In our current implementation, you'll find node generators appearing in many different modules:
The boilerplate code can be summed up in two functions (the names and definitions are trivial and do not actually exist within libextract):
def iters(etree, *tags):
for node in etree.iter(*tags): # <- generator
do something
yield or return
def processes(tpls, func, predicate):
for tpl in tpls: # <- iterator
if predicate(tpl):
yield func(tpl)
else:
yield tpl
In this issue, I will directly address the first method by providing the decorator iters
(and the xpath equivalent, selects
) as replacements.
The second method is a little harder to concisely address with a single replacement decorator.

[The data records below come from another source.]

Background: an optimization exercise with open tools, aiming at small area, a short achievable clock period and few clock cycles per item. Do not read the settings as production practice.
In this exercise RTL edits were held to simulation tests only and were not proved equivalent to the original.
Power is estimated from default activity; no workload was simulated.

Design elliptic_roi_crop_mask, start of the top module:
module elliptic_roi_crop_mask #(
  parameter int MAX_DIM = MAX_DIM_DEFAULT
) (
  input  logic                     clk,
  input  logic                     rst,
  input  logic                     cfg_write,
  input  logic [CFG_IDX_BITS-1:0]  cfg_index,
  input  logic [CFG_DATA_BITS-1:0] cfg_data,
  input  logic                     in_valid,
  output logic                     in_ready,
  input  logic [PIXEL_BITS-1:0]    in_pixel,
  input  logic                     in_sof,
  output logic                     out_valid,
  input  logic                     out_ready,
  output logic [PIXEL_BITS-1:0]    out_masked_pixel,
  output logic                     out_inside_ellipse,
  output logic [POS_BITS-1:0]      out_crop_col,
  output logic [POS_BITS-1:0]      out_crop_row,
  output logic                     out_last_of_crop
);
Settings: LEC_CHECK=0, CAP_MARGIN=30, CORE_MARGIN=2, CORE_UTILIZATION=40, CTS_BUF_LIST=sky130_fd_sc_hd__clkbuf_8, SLEW_MARGIN=30, TNS_END_PERCENT=0; clock period 11.0 ns.
standard.sh (not shown) runs the stock make flow with config.mk's settings and CLKGATE_MAP_FILE= SYNTH_SCRIPT=/design/flow/synth_recipe.tcl, a recipe that flattens the netlist after the stock synthesis.
==> flow/flow/run.sh <==
#!/bin/bash
set -uo pipefail
ADDER_MAP_FILE= bash standard.sh synth > synth.log 2>&1 || exit 1
export SETUP_SLACK_MARGIN=6.2
export BUFFER_PORTS_ARGS="-buffer_cell sky130_fd_sc_hd__buf_2"
bash standard.sh > layout.log 2>&1 || exit 1
The baseline completed without violations.
Testbench counts at the start, summed over its fixed seeds: cycles 22,200, items 21,528.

Instead, I will demonstrate a second decorator that touches on the processes
method, but is specific to the predictive aspect of libextract.
iters, selects
The lxml.ElementTree.iters
and lxml.ElementTree.xpath
methods were turned into decorators:
# tags will designate which nodes to generate
def iters(*tags):
# *fn* is the user's function (allowing him to do per-node logic)
def decorator(fn):
def iterator(node, *args):
for elem in node.iter(*tags):
yield fn(elem,*args)
return iterator
return decorator
def selects(xpath):
# magic words for choosing
# intricate xpath expressions
if xpath == "text":
xpath = NODES_WITH_TEXT
elif xpath == "tabular":
xpath = NODES_WITH_CHILDREN
def decorator(fn):
def selector(node, *args):
for n in node.xpath(xpath):
yield fn(n)
return selector
return decorator
That allows users to do simply do this:
@iters('tr')
def get_rows(node):
return node
rows = list(pipeline(r.content, (parse_html, get_rows)))
... yielding:
[<Element tr at 0x65ad778>,
<Element tr at 0x65ad7c8>,
<Element tr at 0x65ad818>,
<Element tr at 0x65ad868>,
<Element tr at 0x65ad8b8>,
<Element tr at 0x65ad908>,
<Element tr at 0x65ad958>,
<Element tr at 0x65ad9a8>,
...]
maximize
The second construct is the maximize
decorator
Before I demonstrate how to use this decorator, let me show you what it can can easily(?) replace from the current implementation of libextract:
# libextract/tabular.py
def node_counter_argmax(pairs):
for node, counter in pairs:
if counter:
yield node, argmax(counter)
# libextract/coretools.py
def histogram(iterable):
hist = Counter()
for key, score in iterable:
hist[key] += score
return hist
def argmax(counter):
return counter.most_common(1)[0]
As a quick side note, in #1, @Beluki voices this opinion:
For libextract, I think the best way to go about it is to write the functions as if combinations of them weren't available.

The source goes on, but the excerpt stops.